Import the CSV file into a DataFrame.
Sort the DataFrame based on a specified column or criteria.
(Optional) Archive the sorted DataFrame back to a CSV file.
Example
In the following example we are going to learn how to sort date in excel using simple pandas library
import pandas as pd data = { 'Date': ['2023-01-01', '2022-01-01', '2023-05-01', '2022-05-01'], 'Year': [2023, 2022, 2023, 2022], 'Month': [1, 1, 5, 5], 'Day': [1, 1, 1, 1], 'Value': [100, 200, 150, 250] } df = pd.DataFrame(data) print(df)
Output
Date Year Month Day Value 0 2023-01-01 2023 1 1 100 1 2022-01-01 2022 1 1 200 2 2023-05-01 2023 5 1 150 3 2022-05-01 2022 5 1 250
Example
sort_values(by=['Date'], key=pd.to_datetime)
This technique comprises of three pivotal steps −
a. Incorporate pandas and import your CSV file into a DataFrame.
b. Organize the DataFrame using sort_values. Within the parentheses, 'by' designates the column to be sorted (here, 'Date'), and 'key' transmutes the 'Date' strings into datetime entities using pd.to_datetime to ensure a precise sorting.
c. Voila! Your DataFrame is now correctly sequenced by date, starting from the earliest and culminating at the most recent.
import pandas as pd # Read the CSV file into a DataFrame data = pd.read_csv('filename.csv') # Sort the DataFrame by the 'Date' column data.sort_values(by='Date', key=pd.to_datetime, inplace=True) # Print the sorted DataFrame print(data)
Output
Date Value 1 2022-01-01 200 3 2022-05-01 250 0 2023-01-01 100 2 2023-05-01 150
sort_values(by=['Year', 'Month', 'Day'])
This method essentially −
Begins by incorporating pandas and importing your CSV data into a DataFrame.
Employs sort_values to arrange the DataFrame. This time, we're sorting by multiple columns, specified in a list under 'by'. The DataFrame will to begin with be sorted by 'Year', at that point inside each year it'll be sorted by 'Month', and within each month it'll be sorted by 'Day'.

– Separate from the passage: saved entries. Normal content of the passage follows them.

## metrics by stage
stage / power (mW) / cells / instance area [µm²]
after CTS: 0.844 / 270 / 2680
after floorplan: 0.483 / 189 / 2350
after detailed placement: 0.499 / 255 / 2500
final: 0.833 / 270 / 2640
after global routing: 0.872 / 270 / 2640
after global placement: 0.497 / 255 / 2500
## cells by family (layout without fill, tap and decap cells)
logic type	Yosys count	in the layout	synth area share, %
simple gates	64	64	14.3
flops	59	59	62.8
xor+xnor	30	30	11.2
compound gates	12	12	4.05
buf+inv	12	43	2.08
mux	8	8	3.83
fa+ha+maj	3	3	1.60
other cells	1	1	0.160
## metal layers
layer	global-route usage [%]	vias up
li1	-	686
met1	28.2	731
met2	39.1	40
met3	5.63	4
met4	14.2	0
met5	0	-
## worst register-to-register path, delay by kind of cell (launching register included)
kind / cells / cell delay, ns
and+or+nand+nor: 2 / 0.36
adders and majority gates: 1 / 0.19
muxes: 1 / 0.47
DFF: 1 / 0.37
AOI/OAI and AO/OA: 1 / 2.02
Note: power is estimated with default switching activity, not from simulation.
$ cat config.mk
export PLATFORM = sky130hd
export DESIGN_NAME = score_tracker_flat
export DESIGN_NICKNAME = d
export VERILOG_FILES = /design/src/rtl/score_pkg.sv /design/src/rtl/score_tracker_if.sv /design/src/rtl/score_tracker_bcd_add3.sv /design/src/rtl/score_tracker.sv /design/src/flat_wrapper.sv
export SDC_FILE = /design/constraint.sdc
export NUM_CORES = 1
export LEC_CHECK = 0
export CORE_UTILIZATION = 45
export DETAILED_ROUTE_END_ITERATION = 10
export PLACE_DENSITY_LB_ADDON = 0.3
export REMOVE_ABC_BUFFERS = 1
export SYNTH_ARGS = -nofsm -noshare
export SYNTH_HDL_FRONTEND = slang
export SYNTH_HIERARCHICAL = 1
export SYNTH_SLANG_ARGS = --single-unit
$ cat constraint.sdc
create_clock -name clk_100ms -period 7 [get_ports clk_100ms]
set_clock_uncertainty 0.2 [all_clocks]
set_input_delay 1.4 -clock clk_100ms [delete_from_list [all_inputs] [get_ports clk_100ms]]
set_output_delay 1.4 -clock clk_100ms [all_outputs]
set_load 0.05 [all_outputs]
$ cat src/rtl/score_pkg.sv
// Shared types and constants for the score tracker: FSM states, saturation
// limits and the double-dabble digit-adjust helper.
package score_pkg;

    typedef enum logic [1:0] {
        TRACK  = 2'd0,
        RESYNC = 2'd1,
        OVER   = 2'd2
    } state_e;

    localparam int unsigned MAX_BIN    = 9999;
    localparam logic [15:0] MAX_BCD    = 16'h9999;
    localparam int unsigned BLINK_HALF = 5;
    localparam logic [3:0]  DD_LAST    = 4'd15;

    // Add 3 to every BCD digit that is 5 or more (pre-shift correction).
    function automatic logic [15:0] dd_adjust(input logic [15:0] bcd);
        logic [15:0] r;
        r = '0;
        for (int unsigned i = 0; i < 4; i++) begin
            if (bcd[i*4 +: 4] >= 4'd5) begin
                r[i*4 +: 4] = bcd[i*4 +: 4] + 4'd3;
            end else begin
                r[i*4 +: 4] = bcd[i*4 +: 4];
            end
        end
        return r;
    endfunction

endpackage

Your DataFrame is now neatly sequenced by year, month, and day
Example
import pandas as pd # Read the CSV file into a DataFrame data = pd.read_csv('filename.csv') # Sort the DataFrame by the 'Year', 'Month' and 'Day' columns data.sort_values(by=['Year', 'Month', 'Day'], inplace=True) # Print the sorted DataFrame print(data)
Output
Year Month Day Value 1 2022 1 1 200 3 2022 5 1 250 0 2023 1 1 100 2 2023 5 1 150
sort_values(key=pd.to_datetime)
This approach slightly differs from the others. Here is the working −
You commence by incorporating pandas and importing your CSV data into a DataFrame, akin to the previous methods
Next, you employ sort_values to sequence the DataFrame, but this time without specifying 'by'. Instead, you use 'key' to transmute the DataFrame index into datetime entities (assuming the index is a date), which ensures a correct sorting.
Your DataFrame is now sequenced according to the date index.
Example
import pandas as pd # Read the CSV file into a DataFrame data = pd.read_csv('filename.csv') # Sort the DataFrame by the 'Date' column data.sort_values(by='Date', key=pd.to_datetime, inplace=True) # Set 'Date' as the DataFrame's index data.set_index('Date', inplace=True) # Print the sorted DataFrame print(data)
Output
Date Value 2022-01-01 200 2022-05-01 250 2023-01-01 100 2023-05-01 150
sort_index()
This technique operates as follows −
Kickstart by incorporating pandas and importing your CSV file into a DataFrame.
Use sort_index to organize the DataFrame by its index. This method doesn't need any parameters, as it automatically sorts by the DataFrame's index
Your DataFrame is now sequenced according to its index
Example
import pandas as pd # Read the CSV file into a DataFrame data = pd.read_csv('filename.csv') # Sort the DataFrame by its index data.sort_index(inplace=True) # Print the sorted DataFrame print(data)
Output
Value 0 200 1 100 2 150 3 250
In all the code examples, replace 'filename.csv' with the actual path to your CSV file.
Conclusion
In this article, we have carefully illustrated the procedure of manipulating the sequence of dates in an Excel file with the assistance of Pandas. Python's versatile pandas library is an efficient tool to sort data in a CSV file based on a variety of criteria, such as by column value or index. Archiving the sorted data back into a CSV file retains the structured data for further exploration or future operations, thereby demonstrating the powerful data manipulation capabilities of Python.